On 07/16/2010 10:41 AM, Markus Armbruster wrote:
> Anthony Liguori<anthony@codemonkey.ws>  writes:
>
>    
>> On 07/15/2010 03:22 PM, Miguel Di Ciurcio Filho wrote:
>>      
>>> Hello,
>>>
>>> This is a prototype suggestion. I mostly copied and pasted the code from
>>> net/dump.c into net.c and made some adjustments. There is no command line
>>> parsing involved yet, just the internals and small changes in net/tap.c and
>>> net/slirp.c do make the thing work.
>>>
>>> In my tests, using tap as backend, e1000 as a guest device and running iperf from
>>> guest to host, the overhead of dumping the traffic caused a loss of around 30%
>>> of performance.
>>>
>>> I opened the dumped files in wireshark and they looked fine.
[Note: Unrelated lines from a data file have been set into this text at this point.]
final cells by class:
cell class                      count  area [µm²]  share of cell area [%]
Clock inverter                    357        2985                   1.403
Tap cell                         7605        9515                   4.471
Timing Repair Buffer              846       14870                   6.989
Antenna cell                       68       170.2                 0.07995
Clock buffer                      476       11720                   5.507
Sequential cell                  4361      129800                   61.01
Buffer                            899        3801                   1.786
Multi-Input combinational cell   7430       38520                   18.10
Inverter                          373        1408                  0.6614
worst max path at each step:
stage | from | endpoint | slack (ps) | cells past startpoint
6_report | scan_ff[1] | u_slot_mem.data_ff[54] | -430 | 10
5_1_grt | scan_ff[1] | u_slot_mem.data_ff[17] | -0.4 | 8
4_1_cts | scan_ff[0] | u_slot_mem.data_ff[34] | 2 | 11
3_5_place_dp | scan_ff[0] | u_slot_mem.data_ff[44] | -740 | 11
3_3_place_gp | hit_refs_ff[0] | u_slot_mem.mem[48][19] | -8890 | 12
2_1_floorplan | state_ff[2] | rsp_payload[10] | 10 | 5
File: src/prp_pkg.sv
// ----------------------------------------------------------------------------
// prp_pkg: shared types and constants for the point rotator
// Word layout between CORDIC cells, fixed widths, angle folding constants,
// arctangent table and the elaboration-time gain calculation.
// ----------------------------------------------------------------------------
package prp_pkg;

   localparam int COORD_W   = 20;   // Q16.4 coordinate
   localparam int DIFF_W    = 21;   // offset from pivot
   localparam int ANGLE_W   = 17;   // hundredths of a degree
   localparam int FOLD_W    = 18;   // folded angle arithmetic
   localparam int CORDIC_W  = 32;   // Q30 cos/sin and angle accumulator
   localparam int PROD_W    = DIFF_W + CORDIC_W;
   localparam int SUM_W     = PROD_W + 1;
   localparam int FRAC_Q    = 30;
   localparam int SHIFTED_W = SUM_W - FRAC_Q;
   localparam int RES_W     = SHIFTED_W + 1;
   localparam int ANGLE_SHIFT = 16;  // CORDIC units are 1/65536 hundredth degree
   localparam int TABLE_LEN = 24;

   localparam int CSR_W     = 20;
   localparam int CSR_IDX_W = 2;

   localparam logic [CSR_IDX_W-1:0] REG_PIVOT_X    = 2'd0;
   localparam logic [CSR_IDX_W-1:0] REG_PIVOT_Y    = 2'd1;
   localparam logic [CSR_IDX_W-1:0] REG_TURN_ANGLE = 2'd2;

   localparam logic signed [FOLD_W-1:0] FULL_TURN     = 18'sd36000;
   localparam logic signed [FOLD_W-1:0] TWO_TURNS     = 18'sd72000;
   localparam logic signed [FOLD_W-1:0] HALF_TURN     = 18'sd18000;
   localparam logic signed [FOLD_W-1:0] QUARTER_TURN  = 18'sd9000;
   localparam logic signed [FOLD_W-1:0] THREE_QUARTER = 18'sd27000;

   localparam logic signed [SUM_W-1:0] ROUND_HALF = 54'sd536870912;
   localparam logic signed [RES_W-1:0] COORD_MAX  = 25'sd524287;
   localparam logic signed [RES_W-1:0] COORD_MIN  = -25'sd524288;

   // atan(2^-i) in 1/65536 hundredth degree
   localparam logic signed [CORDIC_W-1:0] ATAN_UNITS [TABLE_LEN] = '{
      32'sd294912000, 32'sd174096719, 32'sd91987925, 32'sd46694507,
      32'sd23437865,  32'sd11730358,  32'sd5866610,  32'sd2933484,
      32'sd1466765,   32'sd733385,    32'sd366693,   32'sd183346,
      32'sd91673,     32'sd45837,     32'sd22918,    32'sd11459,
      32'sd5730,      32'sd2865,      32'sd1432,     32'sd716,
      32'sd358,       32'sd179,       32'sd90,       32'sd45
   };

   typedef struct packed {
      logic signed [CORDIC_W-1:0] x;
      logic signed [CORDIC_W-1:0] y;
      logic signed [CORDIC_W-1:0] z;
      logic signed [DIFF_W-1:0]   dx;
      logic signed [DIFF_W-1:0]   dy;
   } prp_word_type;

   function automatic logic [63:0] isqrt64(logic [63:0] v);
      logic [63:0] res;
      logic [63:0] rem;
      logic [63:0] bit_w;
      res   = 64'd0;
      rem   = v;
      bit_w = 64'd1 << 62;
      while (bit_w > rem)
         bit_w = bit_w >> 2;
      while (bit_w != 64'd0) begin
         if (rem >= res + bit_w) begin
            rem = rem - (res + bit_w);
            res = (res >> 1) + bit_w;
         end else begin
            res = res >> 1;
         end
         bit_w = bit_w >> 2;
      end
      return res;
   endfunction

   // Q30 reciprocal of the CORDIC gain, rounded; long division by shift/subtract
   function automatic logic [63:0] gain_q30(int stages);
      logic [63:0] p;
      logic [63:0] g;
      logic [63:0] num;
      logic [63:0] rem;
      logic [63:0] quo;
      p = 64'd1 << 60;
      for (int i = 0; i < stages; i++)
         p = p + (p >> (2 * i));
      g   = isqrt64(p);
      num = (64'd1 << 60) + (g >> 1);
      rem = 64'd0;
      quo = 64'd0;
      for (int b = 63; b >= 0; b--) begin
         rem = {rem[62:0], num[b]};
         if (rem >= g) begin
            rem    = rem - g;
            quo[b] = 1'b1;
         end
      end
      return quo;
   endfunction

endpackage
<file path="src/prp_pkg.sv">
// ----------------------------------------------------------------------------
// prp_pkg: shared types and constants for the point rotator
// Word layout between CORDIC cells, fixed widths, angle folding constants,
// arctangent table and the elaboration-time gain calculation.
// ----------------------------------------------------------------------------
package prp_pkg;

   localparam int COORD_W   = 20;   // Q16.4 coordinate
   localparam int DIFF_W    = 21;   // offset from pivot
   localparam int ANGLE_W   = 17;   // hundredths of a degree
   localparam int FOLD_W    = 18;   // folded angle arithmetic
   localparam int CORDIC_W  = 32;   // Q30 cos/sin and angle accumulator
   localparam int PROD_W    = DIFF_W + CORDIC_W;
   localparam int SUM_W     = PROD_W + 1;
   localparam int FRAC_Q    = 30;
   localparam int SHIFTED_W = SUM_W - FRAC_Q;
   localparam int RES_W     = SHIFTED_W + 1;
   localparam int ANGLE_SHIFT = 16;  // CORDIC units are 1/65536 hundredth degree
   localparam int TABLE_LEN = 24;

   localparam int CSR_W     = 20;
   localparam int CSR_IDX_W = 2;

   localparam logic [CSR_IDX_W-1:0] REG_PIVOT_X    = 2'd0;
   localparam logic [CSR_IDX_W-1:0] REG_PIVOT_Y    = 2'd1;
   localparam logic [CSR_IDX_W-1:0] REG_TURN_ANGLE = 2'd2;

   localparam logic signed [FOLD_W-1:0] FULL_TURN     = 18'sd36000;
   localparam logic signed [FOLD_W-1:0] TWO_TURNS     = 18'sd72000;
   localparam logic signed [FOLD_W-1:0] HALF_TURN     = 18'sd18000;
   localparam logic signed [FOLD_W-1:0] QUARTER_TURN  = 18'sd9000;
   localparam logic signed [FOLD_W-1:0] THREE_QUARTER = 18'sd27000;

   localparam logic signed [SUM_W-1:0] ROUND_HALF = 54'sd536870912;
   localparam logic signed [RES_W-1:0] COORD_MAX  = 25'sd524287;
   localparam logic signed [RES_W-1:0] COORD_MIN  = -25'sd524288;

   // atan(2^-i) in 1/65536 hundredth degree
   localparam logic signed [CORDIC_W-1:0] ATAN_UNITS [TABLE_LEN] = '{
      32'sd294912000, 32'sd174096719, 32'sd91987925, 32'sd46694507,
      32'sd23437865,  32'sd11730358,  32'sd5866610,  32'sd2933484,
      32'sd1466765,   32'sd733385,    32'sd366693,   32'sd183346,
      32'sd91673,     32'sd45837,     32'sd22918,    32'sd11459,
      32'sd5730,      32'sd2865,      32'sd1432,     32'sd716,
      32'sd358,       32'sd179,       32'sd90,       32'sd45
   };

   typedef struct packed {
      logic signed [CORDIC_W-1:0] x;
      logic signed [CORDIC_W-1:0] y;
      logic signed [CORDIC_W-1:0] z;
      logic signed [DIFF_W-1:0]   dx;
      logic signed [DIFF_W-1:0]   dy;
   } prp_word_type;

   function automatic logic [63:0] isqrt64(logic [63:0] v);
      logic [63:0] res;
      logic [63:0] rem;
      logic [63:0] bit_w;
      res   = 64'd0;
      rem   = v;
      bit_w = 64'd1 << 62;
      while (bit_w > rem)
         bit_w = bit_w >> 2;
      while (bit_w != 64'd0) begin
         if (rem >= res + bit_w) begin
            rem = rem - (res + bit_w);
            res = (res >> 1) + bit_w;
         end else begin
            res = res >> 1;
         end
         bit_w = bit_w >> 2;
      end
      return res;
   endfunction

   // Q30 reciprocal of the CORDIC gain, rounded; long division by shift/subtract
   function automatic logic [63:0] gain_q30(int stages);
      logic [63:0] p;
      logic [63:0] g;
      logic [63:0] num;
      logic [63:0] rem;
      logic [63:0] quo;
      p = 64'd1 << 60;
      for (int i = 0; i < stages; i++)
         p = p + (p >> (2 * i));
      g   = isqrt64(p);
      num = (64'd1 << 60) + (g >> 1);
      rem = 64'd0;
      quo = 64'd0;
      for (int b = 63; b >= 0; b--) begin
         rem = {rem[62:0], num[b]};
         if (rem >= g) begin
            rem    = rem - g;
            quo[b] = 1'b1;
         end
      end
      return quo;
   endfunction

endpackage

</file>
<file path="src/prp_entry.sv">
// ----------------------------------------------------------------------------
// prp_entry: angle fold and pivot offset
// Folds the turn angle into [-90, 90] degrees, loads the CORDIC start vector
// and forms the pivot offsets, negated when the half-turn flip applies.
// ----------------------------------------------------------------------------
module prp_entry #(
   parameter logic signed [31:0] GAIN_Q30 = 32'(prp_pkg::gain_q30(16))
) (
   input  logic                                  clock,
   input  logic                                  reset,
   input  logic                                  in_valid,
   output logic                                  in_ready,
   input  logic signed [prp_pkg::COORD_W-1:0]    point_x,
   input  logic signed [prp_pkg::COORD_W-1:0]    point_y,
   input  logic signed [prp_pkg::COORD_W-1:0]    pivot_x,
   input  logic signed [prp_pkg::COORD_W-1:0]    pivot_y,
   input  logic signed [prp_pkg::ANGLE_W-1:0]    turn_angle,
   output logic                                  out_valid,
   input  logic                                  out_ready,
   output prp_pkg::prp_word_type                 out_word
);
   import prp_pkg::*;

   logic                       valid_ff, valid_in;
   prp_word_type               word_ff, word_in;
   logic signed [FOLD_W-1:0]   ang, r, a;
   logic                       flip;
   logic signed [DIFF_W-1:0]   diff_x, diff_y;

   assign in_ready = !valid_ff || out_ready;
   assign valid_in = in_ready ? in_valid : valid_ff;

   always_comb begin
      ang = FOLD_W'(turn_angle);
      if (ang < -FULL_TURN)
         r = ang + TWO_TURNS;
      else if (ang < 18'sd0)
         r = ang + FULL_TURN;
      else if (ang >= FULL_TURN)
         r = ang - FULL_TURN;
      else
         r = ang;

      flip = 1'b0;
      if (r > THREE_QUARTER) begin
         a = r - FULL_TURN;
      end else if (r > QUARTER_TURN) begin
         a    = r - HALF_TURN;
         flip = 1'b1;
      end else begin
         a = r;
      end

      diff_x = DIFF_W'(point_x) - DIFF_W'(pivot_x);
      diff_y = DIFF_W'(point_y) - DIFF_W'(pivot_y);

      // negating the offset is the same as negating cos and sin
      word_in.x  = GAIN_Q30;
      word_in.y  = '0;
      word_in.z  = CORDIC_W'(a) <<< ANGLE_SHIFT;
      word_in.dx = flip ? (DIFF_W'(0) - diff_x) : diff_x;
      word_in.dy = flip ? (DIFF_W'(0) - diff_y) : diff_y;
   end

   always_ff @(posedge clock) begin
      if (reset)
         valid_ff <= 1'b0;
      else
         valid_ff <= valid_in;
      if (in_ready && in_valid)
         word_ff <= word_in;
   end

   assign out_valid = valid_ff;
   assign out_word  = word_ff;

endmodule

</file>
$ cat src/hw/rtl/tla_pkg.sv
// Shared types, widths and a helper function of the tour length accumulator.
package tla_pkg;

  // Field widths of the stream items.
  localparam int unsigned COORD_W = 24;
  localparam int unsigned INDEX_W = 10;
  localparam int unsigned TOTAL_W = 48;

  // Packed stream data widths, rounded up to whole bytes.
  localparam int unsigned S_TDATA_W = 64;
  localparam int unsigned M_TDATA_W = 48;

  // Datapath widths: absolute coordinate difference, its square, the sum of two
  // squares, and the root.
  localparam int unsigned ABS_W  = COORD_W;
  localparam int unsigned SQ_W   = 2 * ABS_W;
  localparam int unsigned SUM_W  = SQ_W + 1;
  localparam int unsigned ROOT_W = 25;

  // The square root retires one result bit per cycle.
  localparam int unsigned SQRT_STEPS = ROOT_W;
  localparam int unsigned RAD_W      = 2 * SQRT_STEPS;
  localparam int unsigned REM_W      = ROOT_W + 2;
  localparam int unsigned STEP_CNT_W = $clog2(SQRT_STEPS + 1);

  // Width that compares a city index against any supported table depth.
  localparam int unsigned IDX_CMP_W = 17;

  localparam logic [TOTAL_W-1:0] TOTAL_MAX = {TOTAL_W{1'b1}};

  // Operation codes carried in tuser.
  localparam logic OP_LOAD  = 1'b0;
  localparam logic OP_VISIT = 1'b1;

  // Number of visits seen in the current tour.
  localparam logic [1:0] VISITS_NONE = 2'd0;
  localparam logic [1:0] VISITS_ONE  = 2'd1;
  localparam logic [1:0] VISITS_MANY = 2'd2;

  typedef enum logic [2:0] {
    ST_IDLE,
    ST_READ,
    ST_SQUARE,
    ST_START,
    ST_ROOT,
    ST_ACC,
    ST_EMIT
  } tla_state_e;

  // Absolute difference of two signed coordinates.
  function automatic logic [ABS_W-1:0] abs_diff(input logic [COORD_W-1:0] a,
                                                input logic [COORD_W-1:0] b);
    logic [COORD_W:0] d;
    logic [COORD_W:0] n;
    d = {a[COORD_W-1], a} - {b[COORD_W-1], b};
    n = -d;
    return d[COORD_W] ? n[ABS_W-1:0] : d[ABS_W-1:0];
  endfunction

endpackage

$ cat src/hw/rtl/tla_sqrt.sv
// Iterative floor square root, one result bit per cycle.
module tla_sqrt import tla_pkg::*; (
  input  logic              clk_i,
  input  logic              rst_ni,
  input  logic              start_i,
  input  logic [RAD_W-1:0]  radicand_i,
  output logic              done_o,
  output logic [ROOT_W-1:0] root_o
);

  logic [RAD_W-1:0]      rad_q, rad_d;
  logic [REM_W-1:0]      rem_q, rem_d;
  logic [ROOT_W-1:0]     root_q, root_d;
  logic [STEP_CNT_W-1:0] cnt_q, cnt_d;
  logic                  done_q, done_d;

  logic [REM_W+1:0] rem_sh;
  logic [REM_W+1:0] trial;
  logic [REM_W+1:0] rem_sub;

  // One restoring step: bring down two radicand bits and try the next root bit.
  always_comb begin
    rem_sh  = {rem_q, rad_q[RAD_W-1 -: 2]};
    trial   = {2'b00, root_q, 2'b01};
    rem_sub = rem_sh - trial;
    rad_d   = rad_q;
    rem_d   = rem_q;
    root_d  = root_q;
    cnt_d   = cnt_q;
    done_d  = 1'b0;
    if (start_i) begin
      rad_d  = radicand_i;
      rem_d  = '0;
      root_d = '0;
      cnt_d  = STEP_CNT_W'(SQRT_STEPS);
    end else if (cnt_q != '0) begin
      rad_d = {rad_q[RAD_W-3:0], 2'b00};
      if (rem_sh >= trial) begin
        rem_d  = rem_sub[REM_W-1:0];
        root_d = {root_q[ROOT_W-2:0], 1'b1};
      end else begin
        rem_d  = rem_sh[REM_W-1:0];
        root_d = {root_q[ROOT_W-2:0], 1'b0};
      end
      cnt_d  = cnt_q - 1'b1;
      done_d = (cnt_q == STEP_CNT_W'(1));
    end
  end

  // Step counter and done flag.
  always_ff @(posedge clk_i or negedge rst_ni) begin
    if (!rst_ni) begin
      cnt_q  <= '0;
      done_q <= 1'b0;
    end else begin
      cnt_q  <= cnt_d;
      done_q <= done_d;
    end
  end

  // Working registers.
  always_ff @(posedge clk_i) begin
    rad_q  <= rad_d;
    rem_q  <= rem_d;
    root_q <= root_d;
  end

  assign done_o = done_q;
  assign root_o = root_q;

endmodule

$ cat config.mk
export PLATFORM = sky130hd
export DESIGN_NAME = tla_sqrt
export DESIGN_NICKNAME = d
export VERILOG_FILES = /design/src/hw/rtl/tla_pkg.sv /design/src/hw/rtl/tla_sqrt.sv
export SDC_FILE = /design/constraint.sdc
export NUM_CORES = 1
export LEC_CHECK = 0
export BUFFER_PORTS_ARGS = -buffer_cell sky130_fd_sc_hd__buf_2
export CORE_MARGIN = 2
export CORE_UTILIZATION = 45
export CTS_CLUSTER_SIZE = 8
export DETAILED_ROUTE_END_ITERATION = 8
export PLACE_DENSITY = 0.76
export RECOVER_POWER = 25
export SYNTH_ARGS = -nofsm -noshare
export SYNTH_HDL_FRONTEND = slang
export SYNTH_SLANG_ARGS = --single-unit
$ cat constraint.sdc
create_clock -name clk_i -period 3.8 [get_ports clk_i]
set_clock_uncertainty 0.1 [all_clocks]
set_input_delay 0.19 -clock clk_i [delete_from_list [all_inputs] [get_ports clk_i]]
set_output_delay 0.19 -clock clk_i [all_outputs]
set_load 0.01 [all_outputs]
==> flow_summary.yaml <==
route:
  top_layer_used: "met4"
  avgRoutedWirePerCell_um: 15.4
  drtIter0Drc: 197
  ant_nets: 0
  post_drt_via_cell_ratio: 5.56
  vias: 4823
  dr.pass1.iters: 6
  finalWirelength_um: 13400
  m1WireLength_um: 5860
  met2_length_um: 6360
  drc: 0
  met3_length_um: 942
timing:
  worst_slew_pin_slew_ps: 1530
  fin_ws_ps: 588
  fin_setup_tns_ps: 0
  relSlewSlack_pct: -2.28
  post-route-period-util_pct: 84.5
  clock.fmax_mhz: 311
  layout_min_cycle_time_ps: 3210
  finalHoldViolCount: 0
  setup_viol: 0
  rsz0062_at_grt: "false"
  holdWs_ps: 21.5
  final_max_slew_viol_count: 32
floorplan:
  chipHeight_um: 121
  start_util_pct: 46.2
  die_w_um: 121
  rows: 42
  die_area_um2: 14600
  core_um2: 13300
  pin_count: 79
cts:
  clock_latency_ps: 360
  cts.htree.levels: 3
  path_clk_slew_ps: 70
  numCtsBuffers: 9
  cts_tree: "yes"
  clock_path_buffers: 2
  clockRootBuffer: "clkbuf_16"
  cts_sinks: 108
global_route:
  grt_start_max_net_pins: 78
  grt_pass1_vias: 4887
  antenna_found_initial: 0
  grt_first_pass_wirelength_um: 22700
  grt_usage_pct: 19.2
  grt.overflow.total: 0
synthesis:
  syn_area_um2: 6150
  synthCells: 630
  synth.most_common_cell: "nand2_1"
  avgSynthCellArea_um2: 9.76
  ys_seq_area_share_pct: 43.8
  synth_area_leader_cell: "edfxtp_1"
  yosys_warnings: 0
  synthesis.nets: 713
  synthTopCellsByCount: "nand2_1 (94), a21oi_1 (57), dfxtp_1 (52)"
  ys_ff_latch: 108
  yosys.area.top_type_share_pct: 24.4
  synth_edf_count: 50
  synth_area_leaders: "edfxtp_1 (24%), dfxtp_1 (17%), mux2_2 (9.2%)"
  ys_types: 59
  async_flop_share_pct: 5.56
  ys.flop_type: "dfxtp_1"
layout:
  fillers: 1237
  postLayoutCellArea_um2: 6870
  stdcell_count: 867
  fin_nets: 769
  area_growth_pct: 11.7
  drive_above_1_share_pct: 21.3
  final_core_util_pct: 51.7
  n_antenna_cell: 0
setup_path:
  slowest_stage: "or4_1"
  slowest_delay_ps: 570
  ff2ff_path_depth: 9
  crit_type: "register to register"
  cp.depth: 9
  cp.required_ps: 3960
  worstSetupStartpointType: "register"
  cp-end-kind: "register"
  crit_chain: "inv_1, ha_1, and3_2, nand2_2, a2111oi_4, o31ai_4, and2_4, or4_1, a311oi_2"
  worstPathArrival_ps: 3380
  worst-path-buf-inv: 1
  critPathTopFamily: "simple AND/OR/NAND/NOR gates"
  crit_fanout: 32
placement:
  place_congestion: 0.966
  port_buffers: 78
  place_area_um2: 6610
  hpwlAfterDp_um: 9280
  place_ws_ps: 644
  place_inst: 849
outcome:
  violations: "max-capacitance violations, max-slew violations"
  status: "complete, but fails checks"
hold_path:
  hold_path_depth: 2
  hold_path.class: "input pin to register"
power:
  powerDensity_nw_per_um2: 720
  cellLeakagePower_nw: 2.71
  p_total_mw: 4.95
  peakVddDrop_v: 0.000361
run:
  drv_cap: 1
[cells in the final DEF, fill, tap and decap left out, drive strengths merged, types with 7 or more instances in the layout]
cell	netlist	layout
a21o	17	17
nand2	95	95
edfxtp	50	50
a211oi	11	11
dfxtp	52	52
nor3	8	8
ha	30	30
a21oi	58	58
nor2	38	38
o21ai	16	16
clkbuf	27	34
mux2	50	50
xnor2	10	10
inv	35	38
nand3	15	15
nand2b	8	8
a311oi	17	17
buf	11	56
or3	7	7
[routing by layer]
metal	vias up	track usage (%)
li1	2401	-
met1	2272	23.3
met2	130	31.7
met3	20	6.86
met4	0	6.40
met5	-	0
[what timing repair did]
item | CTS | global route
hold buffers | 2 | 0
resized for setup | 0 | 0
endpoints found under the hold margin | 7 | 0
setup buffers | 0 | 0
[final timing paths]
check	from	endpoint	slack, ps
max in group asynchronous	rst_ni	cnt_q[1]$_DFFE_PN0P_	3220
max	root_o[17]$_SDFFE_PP0P_	rem_q[26]$_SDFFE_PP0P_	590
min reg2reg	rem_q[0]$_SDFFE_PP0P_	rem_q[0]$_SDFFE_PP0P_	380
min	radicand_i[0]	rad_q[0]$_SDFFCE_PN0P_	20
min in group asynchronous	rst_ni	done_o$_DFF_PN0_	140
max reg2reg	root_o[17]$_SDFFE_PP0P_	rem_q[26]$_SDFFE_PP0P_	590
[flip-flops by register name, indices dropped and copies added, names as in the netlist]
signal / count
rad_q: 50
rem_q: 27
root_o: 25
cnt_q: 5
done_o: 1
[worst reg2reg max path, delay by kind of cell (launching register included)]
| family | cells | cell delay [ps] |
|---|---|---|
| flops | 1 | 370 |
| simple gates | 4 | 1280 |
| buf+inv | 1 | 70 |
| compound gates | 3 | 860 |
| fa+ha+maj | 1 | 440 |
[final cells by class]
| type | instances | area (µm²) | area share (%) |
|---|---|---|---|
| clock buffers | 9 | 225 | 3.28 |
| clock inverters | 7 | 48.8 | 0.710 |
| inverters | 35 | 131 | 1.91 |
| multi-input cells | 449 | 3150 | 45.8 |
| flip-flops and latches | 108 | 2690 | 39.2 |
| well taps | 176 | 220 | 3.21 |
| repair buffers | 83 | 402 | 5.85 |
[cells by family (layout without fill, tap and decap cells)]
family / after synthesis / in the layout / synth area share (%)
simple gates: 195 / 195 / 14.2
compound gates: 159 / 159 / 19.5
flops: 108 / 108 / 43.8
buf+inv: 73 / 134 / 5.05
mux: 51 / 51 / 9.32
fa+ha+maj: 30 / 30 / 6.11
xor+xnor: 14 / 14 / 1.99
[power by group]
group	switching, mW	leakage [nW]	total (mW)	internal [mW]
clock	0.436	0.134	0.884	0.448
combinational	1.44	1.55	2.54	1.10
sequential	0.123	1.03	1.53	1.41
total	1.99	2.71	4.95	2.95
No activity file was read; power rests on OpenSTA's default activity.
When using slirp
>>> all requests were dumped fine too.
>>>
>>>        
>> A less invasive way to do this would be to chain netdev devices.
>>
>> Basically:
>>
>> -netdev tap,fd=X,id=foo
>> -netdev dump,file=foo.pcap,netdev=foo,id=bar
>> -net nic,model=virtio,netdev=bar
>>      
> Is this really less invasive?  It breaks the simple 1:1 relationship
> between NIC and network backend.  All the code dealing with
> VLANClientState member peer needs to be touched.  For instance, this is
> the code to connect peers, in qemu_new_net_client():
>
>          if (peer) {
>              assert(!peer->peer);
>              vc->peer = peer;
>              peer->peer = vc;
>          }
>    

The peering code should all disappear.  I thought that's the whole point 
of this exercise?

I think the main advantage is we avoid adding special logic to handle 
dumping.  If we never have a case like this again, then perhaps it 
doesn't matter.

> Possibly worth it if we had a number of different things we want to
> insert between the end points, but I don't see that right now.
>
>    
>> I think this has some clear advantages to this architecturally.  From
>> a user perspective, the only loss is that you have to add the dump
>> device at startup (you can still enable/disable capture dynamically).
>>      
> I don't like this restriction at all.
>    

I don't either but I don't think it's a deal breaker.  I'm really open 
to either approach but I just wanted to make sure this one was considered.

Regards,

Anthony Liguori

  reply	other threads:[~2010-07-16 16:14 UTC|newest]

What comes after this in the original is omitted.